Exercise directions
Pull out every line below holding the word "class".

Collected data entries
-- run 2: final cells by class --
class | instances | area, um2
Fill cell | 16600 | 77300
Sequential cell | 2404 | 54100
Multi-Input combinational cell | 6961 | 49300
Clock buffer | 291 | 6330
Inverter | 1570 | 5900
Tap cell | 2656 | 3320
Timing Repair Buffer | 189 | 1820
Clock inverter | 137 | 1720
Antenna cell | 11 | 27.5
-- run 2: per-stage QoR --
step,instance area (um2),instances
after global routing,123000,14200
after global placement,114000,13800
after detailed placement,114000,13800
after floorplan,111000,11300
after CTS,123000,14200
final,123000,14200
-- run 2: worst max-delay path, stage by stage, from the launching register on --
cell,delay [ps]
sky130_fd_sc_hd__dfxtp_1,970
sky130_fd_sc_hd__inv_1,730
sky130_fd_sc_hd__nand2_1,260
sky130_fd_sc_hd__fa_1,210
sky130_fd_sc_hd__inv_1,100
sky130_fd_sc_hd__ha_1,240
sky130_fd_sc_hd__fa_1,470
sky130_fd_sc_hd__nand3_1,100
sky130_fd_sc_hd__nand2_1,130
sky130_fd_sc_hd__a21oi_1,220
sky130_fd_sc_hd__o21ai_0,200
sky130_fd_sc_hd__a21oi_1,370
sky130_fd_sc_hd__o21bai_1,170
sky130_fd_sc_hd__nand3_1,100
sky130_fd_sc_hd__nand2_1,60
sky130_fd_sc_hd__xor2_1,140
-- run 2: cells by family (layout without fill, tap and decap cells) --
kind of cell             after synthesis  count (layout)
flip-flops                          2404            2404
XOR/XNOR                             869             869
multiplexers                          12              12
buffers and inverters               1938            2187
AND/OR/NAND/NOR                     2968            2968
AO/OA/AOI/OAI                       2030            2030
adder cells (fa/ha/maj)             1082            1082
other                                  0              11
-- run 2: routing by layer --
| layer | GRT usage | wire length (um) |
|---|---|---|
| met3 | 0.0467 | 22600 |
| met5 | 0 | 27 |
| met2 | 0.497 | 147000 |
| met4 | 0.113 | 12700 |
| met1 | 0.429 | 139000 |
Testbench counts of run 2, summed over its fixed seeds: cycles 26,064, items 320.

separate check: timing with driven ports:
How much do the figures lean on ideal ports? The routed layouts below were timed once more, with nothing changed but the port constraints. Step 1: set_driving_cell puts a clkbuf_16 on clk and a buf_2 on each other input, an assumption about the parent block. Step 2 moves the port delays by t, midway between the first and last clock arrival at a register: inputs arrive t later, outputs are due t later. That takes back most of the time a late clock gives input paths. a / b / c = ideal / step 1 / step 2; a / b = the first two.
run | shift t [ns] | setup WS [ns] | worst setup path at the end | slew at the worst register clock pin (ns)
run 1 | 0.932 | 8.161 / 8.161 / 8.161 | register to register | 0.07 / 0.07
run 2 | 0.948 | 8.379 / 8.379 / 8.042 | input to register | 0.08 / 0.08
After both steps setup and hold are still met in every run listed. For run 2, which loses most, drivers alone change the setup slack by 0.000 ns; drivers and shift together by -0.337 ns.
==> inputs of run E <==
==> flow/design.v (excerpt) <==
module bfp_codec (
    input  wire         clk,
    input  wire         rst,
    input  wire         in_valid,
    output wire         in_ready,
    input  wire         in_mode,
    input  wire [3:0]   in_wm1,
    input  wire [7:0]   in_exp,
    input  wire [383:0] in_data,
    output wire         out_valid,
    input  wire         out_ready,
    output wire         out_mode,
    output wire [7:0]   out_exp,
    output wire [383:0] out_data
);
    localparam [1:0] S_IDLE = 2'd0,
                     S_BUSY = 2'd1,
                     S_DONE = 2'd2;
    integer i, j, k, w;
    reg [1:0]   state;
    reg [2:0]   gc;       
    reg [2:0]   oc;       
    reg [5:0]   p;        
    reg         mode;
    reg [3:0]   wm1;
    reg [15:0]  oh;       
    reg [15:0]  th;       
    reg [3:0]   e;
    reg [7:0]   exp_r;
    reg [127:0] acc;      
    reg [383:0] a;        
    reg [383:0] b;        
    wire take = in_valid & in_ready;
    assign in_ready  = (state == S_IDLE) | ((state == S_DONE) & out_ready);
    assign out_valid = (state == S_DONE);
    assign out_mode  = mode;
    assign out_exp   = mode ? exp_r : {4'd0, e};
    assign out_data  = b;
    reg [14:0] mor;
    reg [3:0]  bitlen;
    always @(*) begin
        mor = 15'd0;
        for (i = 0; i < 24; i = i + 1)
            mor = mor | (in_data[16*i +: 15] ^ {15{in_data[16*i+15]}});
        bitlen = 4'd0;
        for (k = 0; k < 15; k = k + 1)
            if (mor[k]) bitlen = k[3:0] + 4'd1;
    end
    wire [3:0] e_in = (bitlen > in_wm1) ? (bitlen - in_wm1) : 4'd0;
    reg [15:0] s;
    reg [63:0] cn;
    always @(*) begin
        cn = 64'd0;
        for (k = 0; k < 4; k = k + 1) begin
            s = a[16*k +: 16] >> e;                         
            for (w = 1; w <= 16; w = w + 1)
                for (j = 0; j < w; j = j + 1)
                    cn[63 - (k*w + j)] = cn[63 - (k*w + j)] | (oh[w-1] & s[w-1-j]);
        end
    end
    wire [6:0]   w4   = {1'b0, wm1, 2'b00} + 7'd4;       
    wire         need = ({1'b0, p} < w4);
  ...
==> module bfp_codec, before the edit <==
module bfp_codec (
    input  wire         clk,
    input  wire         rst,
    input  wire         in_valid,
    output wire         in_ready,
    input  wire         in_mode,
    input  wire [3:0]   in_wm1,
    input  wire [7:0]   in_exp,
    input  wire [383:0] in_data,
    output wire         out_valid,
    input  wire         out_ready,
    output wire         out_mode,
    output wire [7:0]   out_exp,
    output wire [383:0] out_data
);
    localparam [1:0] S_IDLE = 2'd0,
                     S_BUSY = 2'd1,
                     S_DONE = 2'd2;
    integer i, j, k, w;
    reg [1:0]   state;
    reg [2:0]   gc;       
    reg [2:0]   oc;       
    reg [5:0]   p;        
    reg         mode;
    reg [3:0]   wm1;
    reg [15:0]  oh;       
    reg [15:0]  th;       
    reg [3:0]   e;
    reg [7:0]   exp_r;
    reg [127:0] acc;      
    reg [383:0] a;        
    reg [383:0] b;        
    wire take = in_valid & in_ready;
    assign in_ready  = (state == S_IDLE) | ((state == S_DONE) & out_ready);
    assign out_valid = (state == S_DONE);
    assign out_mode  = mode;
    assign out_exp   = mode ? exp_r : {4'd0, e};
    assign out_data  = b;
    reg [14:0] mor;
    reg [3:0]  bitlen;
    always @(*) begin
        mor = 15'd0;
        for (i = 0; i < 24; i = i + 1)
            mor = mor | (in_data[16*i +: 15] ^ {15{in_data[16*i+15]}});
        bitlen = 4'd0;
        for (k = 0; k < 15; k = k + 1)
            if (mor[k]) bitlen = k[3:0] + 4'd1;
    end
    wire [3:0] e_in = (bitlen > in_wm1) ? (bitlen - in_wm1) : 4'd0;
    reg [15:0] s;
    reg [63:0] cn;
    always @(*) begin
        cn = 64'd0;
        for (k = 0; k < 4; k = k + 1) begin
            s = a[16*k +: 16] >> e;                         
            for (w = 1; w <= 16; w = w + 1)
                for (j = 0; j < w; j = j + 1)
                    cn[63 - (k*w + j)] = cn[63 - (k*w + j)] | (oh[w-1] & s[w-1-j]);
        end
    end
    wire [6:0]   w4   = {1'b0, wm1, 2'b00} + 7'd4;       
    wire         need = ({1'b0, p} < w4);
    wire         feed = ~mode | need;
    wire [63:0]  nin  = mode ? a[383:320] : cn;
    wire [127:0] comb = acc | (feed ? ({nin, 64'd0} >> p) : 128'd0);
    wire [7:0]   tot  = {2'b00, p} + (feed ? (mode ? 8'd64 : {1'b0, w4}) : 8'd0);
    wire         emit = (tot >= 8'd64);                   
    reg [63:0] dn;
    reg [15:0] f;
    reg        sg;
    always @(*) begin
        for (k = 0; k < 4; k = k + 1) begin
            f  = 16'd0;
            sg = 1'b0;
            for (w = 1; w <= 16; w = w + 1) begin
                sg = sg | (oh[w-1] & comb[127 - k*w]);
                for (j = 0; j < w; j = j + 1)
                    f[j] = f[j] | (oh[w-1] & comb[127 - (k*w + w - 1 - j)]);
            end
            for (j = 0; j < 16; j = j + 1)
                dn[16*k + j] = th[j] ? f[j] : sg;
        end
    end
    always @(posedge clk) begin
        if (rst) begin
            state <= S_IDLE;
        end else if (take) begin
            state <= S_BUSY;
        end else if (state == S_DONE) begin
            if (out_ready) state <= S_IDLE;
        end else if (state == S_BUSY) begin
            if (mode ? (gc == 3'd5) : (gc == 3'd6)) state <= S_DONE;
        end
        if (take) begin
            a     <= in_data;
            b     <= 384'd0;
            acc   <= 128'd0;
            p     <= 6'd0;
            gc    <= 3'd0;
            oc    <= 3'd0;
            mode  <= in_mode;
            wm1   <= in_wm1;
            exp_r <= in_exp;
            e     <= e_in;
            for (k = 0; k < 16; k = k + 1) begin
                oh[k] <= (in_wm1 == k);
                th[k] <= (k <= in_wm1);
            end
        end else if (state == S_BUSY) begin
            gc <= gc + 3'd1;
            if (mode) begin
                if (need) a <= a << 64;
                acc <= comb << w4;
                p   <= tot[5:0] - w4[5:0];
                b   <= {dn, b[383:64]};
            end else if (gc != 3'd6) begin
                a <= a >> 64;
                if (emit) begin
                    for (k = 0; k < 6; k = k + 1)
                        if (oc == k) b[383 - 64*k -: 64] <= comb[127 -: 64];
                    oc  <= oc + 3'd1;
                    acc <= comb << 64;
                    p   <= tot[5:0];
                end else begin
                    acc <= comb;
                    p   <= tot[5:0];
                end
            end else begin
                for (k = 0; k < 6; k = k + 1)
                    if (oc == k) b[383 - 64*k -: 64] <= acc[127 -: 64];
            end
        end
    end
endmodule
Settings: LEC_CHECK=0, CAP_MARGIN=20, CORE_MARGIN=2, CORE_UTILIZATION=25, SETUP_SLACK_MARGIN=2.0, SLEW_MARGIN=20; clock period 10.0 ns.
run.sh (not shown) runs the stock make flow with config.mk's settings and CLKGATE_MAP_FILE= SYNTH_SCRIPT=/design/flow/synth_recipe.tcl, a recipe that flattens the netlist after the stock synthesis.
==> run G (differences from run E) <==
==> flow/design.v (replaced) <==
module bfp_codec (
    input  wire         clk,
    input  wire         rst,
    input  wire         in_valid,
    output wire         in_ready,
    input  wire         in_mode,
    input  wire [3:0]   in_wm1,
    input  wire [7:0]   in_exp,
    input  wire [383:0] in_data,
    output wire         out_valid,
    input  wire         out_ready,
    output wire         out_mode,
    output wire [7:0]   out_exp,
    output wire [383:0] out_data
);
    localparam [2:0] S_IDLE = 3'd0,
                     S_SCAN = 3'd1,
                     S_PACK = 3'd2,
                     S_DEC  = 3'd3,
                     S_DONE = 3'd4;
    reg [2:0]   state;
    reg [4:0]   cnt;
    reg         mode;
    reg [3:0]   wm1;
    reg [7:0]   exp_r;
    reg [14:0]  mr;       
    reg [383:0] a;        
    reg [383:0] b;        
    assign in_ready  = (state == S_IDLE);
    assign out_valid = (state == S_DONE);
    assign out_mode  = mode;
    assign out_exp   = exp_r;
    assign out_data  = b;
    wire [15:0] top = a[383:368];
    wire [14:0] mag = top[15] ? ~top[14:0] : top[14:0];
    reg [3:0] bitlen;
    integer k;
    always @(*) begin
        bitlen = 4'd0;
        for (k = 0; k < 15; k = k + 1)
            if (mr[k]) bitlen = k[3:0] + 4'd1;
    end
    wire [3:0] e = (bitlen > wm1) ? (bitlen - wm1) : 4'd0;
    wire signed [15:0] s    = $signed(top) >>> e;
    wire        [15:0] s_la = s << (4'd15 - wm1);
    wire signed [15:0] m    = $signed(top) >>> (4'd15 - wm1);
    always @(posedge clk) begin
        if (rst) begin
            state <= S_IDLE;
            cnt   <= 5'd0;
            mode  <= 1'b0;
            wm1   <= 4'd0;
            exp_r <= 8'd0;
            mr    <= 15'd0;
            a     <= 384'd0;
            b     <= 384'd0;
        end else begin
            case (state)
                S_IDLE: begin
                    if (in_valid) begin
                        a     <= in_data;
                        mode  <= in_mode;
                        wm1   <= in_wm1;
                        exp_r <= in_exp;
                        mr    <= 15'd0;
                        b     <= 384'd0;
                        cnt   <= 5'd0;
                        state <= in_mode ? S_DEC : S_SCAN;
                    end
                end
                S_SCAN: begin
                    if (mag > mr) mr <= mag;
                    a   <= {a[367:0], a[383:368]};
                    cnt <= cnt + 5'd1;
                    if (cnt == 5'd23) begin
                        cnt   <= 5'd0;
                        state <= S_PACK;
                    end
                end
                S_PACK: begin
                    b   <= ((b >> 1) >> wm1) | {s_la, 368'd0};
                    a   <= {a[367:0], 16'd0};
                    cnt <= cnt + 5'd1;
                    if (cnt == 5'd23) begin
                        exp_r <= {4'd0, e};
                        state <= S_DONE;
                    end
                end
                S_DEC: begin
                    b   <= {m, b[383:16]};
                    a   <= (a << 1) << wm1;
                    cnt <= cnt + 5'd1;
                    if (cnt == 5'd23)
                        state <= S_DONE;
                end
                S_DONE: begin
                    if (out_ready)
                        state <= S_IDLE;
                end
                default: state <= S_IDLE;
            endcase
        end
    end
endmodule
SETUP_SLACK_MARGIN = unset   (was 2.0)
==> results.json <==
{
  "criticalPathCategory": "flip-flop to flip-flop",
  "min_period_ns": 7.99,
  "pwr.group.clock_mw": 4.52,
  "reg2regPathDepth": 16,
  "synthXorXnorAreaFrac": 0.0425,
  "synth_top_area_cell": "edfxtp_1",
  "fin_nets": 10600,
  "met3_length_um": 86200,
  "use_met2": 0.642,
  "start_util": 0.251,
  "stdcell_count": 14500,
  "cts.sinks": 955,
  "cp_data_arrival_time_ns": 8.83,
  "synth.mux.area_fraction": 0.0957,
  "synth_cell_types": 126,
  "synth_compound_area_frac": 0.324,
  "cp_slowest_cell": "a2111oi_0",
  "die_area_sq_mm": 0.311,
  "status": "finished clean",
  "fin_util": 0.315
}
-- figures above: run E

Solution for this problem
-- run 2: final cells by class --
class | instances | area, um2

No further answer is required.